(Saved entries)
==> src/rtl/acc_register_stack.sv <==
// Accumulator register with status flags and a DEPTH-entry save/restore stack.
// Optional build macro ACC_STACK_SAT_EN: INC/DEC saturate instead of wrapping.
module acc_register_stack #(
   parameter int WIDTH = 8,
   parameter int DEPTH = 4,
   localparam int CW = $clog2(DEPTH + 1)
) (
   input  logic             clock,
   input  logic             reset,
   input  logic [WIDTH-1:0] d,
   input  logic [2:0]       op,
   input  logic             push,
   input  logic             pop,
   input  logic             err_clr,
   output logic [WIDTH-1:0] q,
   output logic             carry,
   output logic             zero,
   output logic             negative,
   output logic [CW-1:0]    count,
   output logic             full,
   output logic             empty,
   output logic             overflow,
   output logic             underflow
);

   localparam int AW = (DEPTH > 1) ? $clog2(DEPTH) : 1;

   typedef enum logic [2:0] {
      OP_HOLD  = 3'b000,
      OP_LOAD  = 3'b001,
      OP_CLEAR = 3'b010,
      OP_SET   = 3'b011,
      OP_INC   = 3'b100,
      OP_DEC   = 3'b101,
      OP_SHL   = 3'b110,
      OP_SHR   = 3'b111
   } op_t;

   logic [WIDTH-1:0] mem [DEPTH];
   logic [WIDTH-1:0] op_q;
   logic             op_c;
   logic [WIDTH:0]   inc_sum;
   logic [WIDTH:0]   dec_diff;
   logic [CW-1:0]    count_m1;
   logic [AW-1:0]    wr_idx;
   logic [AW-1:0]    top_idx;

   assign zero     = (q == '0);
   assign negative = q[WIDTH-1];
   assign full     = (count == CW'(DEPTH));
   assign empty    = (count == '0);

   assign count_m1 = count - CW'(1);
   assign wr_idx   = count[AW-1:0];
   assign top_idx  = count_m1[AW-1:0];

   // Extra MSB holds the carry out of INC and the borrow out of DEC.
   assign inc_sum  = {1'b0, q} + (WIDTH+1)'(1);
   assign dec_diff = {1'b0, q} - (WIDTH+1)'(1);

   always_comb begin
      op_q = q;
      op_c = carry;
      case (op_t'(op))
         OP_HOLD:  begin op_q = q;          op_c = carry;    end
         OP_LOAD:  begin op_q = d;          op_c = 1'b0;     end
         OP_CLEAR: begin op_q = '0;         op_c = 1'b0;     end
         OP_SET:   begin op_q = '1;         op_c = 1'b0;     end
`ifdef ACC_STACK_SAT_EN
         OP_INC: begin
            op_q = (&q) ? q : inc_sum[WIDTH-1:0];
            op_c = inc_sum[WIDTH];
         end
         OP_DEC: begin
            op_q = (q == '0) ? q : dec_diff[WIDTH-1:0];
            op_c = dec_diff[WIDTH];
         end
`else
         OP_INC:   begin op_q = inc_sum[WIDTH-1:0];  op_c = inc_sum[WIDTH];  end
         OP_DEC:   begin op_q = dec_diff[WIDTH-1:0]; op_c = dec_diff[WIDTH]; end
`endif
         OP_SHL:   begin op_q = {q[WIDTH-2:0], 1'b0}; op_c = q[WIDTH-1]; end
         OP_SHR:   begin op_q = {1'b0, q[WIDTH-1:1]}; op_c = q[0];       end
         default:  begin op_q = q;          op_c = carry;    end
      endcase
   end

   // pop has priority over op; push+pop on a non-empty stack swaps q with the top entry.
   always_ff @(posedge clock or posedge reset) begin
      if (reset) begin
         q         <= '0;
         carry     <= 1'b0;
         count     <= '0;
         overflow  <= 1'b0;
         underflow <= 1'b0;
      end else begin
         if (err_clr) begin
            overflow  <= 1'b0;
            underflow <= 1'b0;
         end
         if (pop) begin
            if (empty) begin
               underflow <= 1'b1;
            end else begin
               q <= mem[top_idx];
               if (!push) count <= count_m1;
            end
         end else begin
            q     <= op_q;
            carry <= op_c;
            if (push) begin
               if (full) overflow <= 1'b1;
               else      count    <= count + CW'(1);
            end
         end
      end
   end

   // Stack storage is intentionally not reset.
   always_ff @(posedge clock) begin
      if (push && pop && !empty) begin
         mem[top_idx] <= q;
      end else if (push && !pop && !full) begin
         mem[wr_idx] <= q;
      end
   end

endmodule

_EXERCISE BRIEF_.
Begin at the line that has "op_c = dec_diff[WIDTH]; end" in the entries above; stop after the line that has "the top entry.". Transcribe exactly those lines and no others.

_EXERCISE ANSWER_.
         OP_DEC:   begin op_q = dec_diff[WIDTH-1:0]; op_c = dec_diff[WIDTH]; end
`endif
         OP_SHL:   begin op_q = {q[WIDTH-2:0], 1'b0}; op_c = q[WIDTH-1]; end
         OP_SHR:   begin op_q = {1'b0, q[WIDTH-1:1]}; op_c = q[0];       end
         default:  begin op_q = q;          op_c = carry;    end
      endcase
   end

   // pop has priority over op; push+pop on a non-empty stack swaps q with the top entry.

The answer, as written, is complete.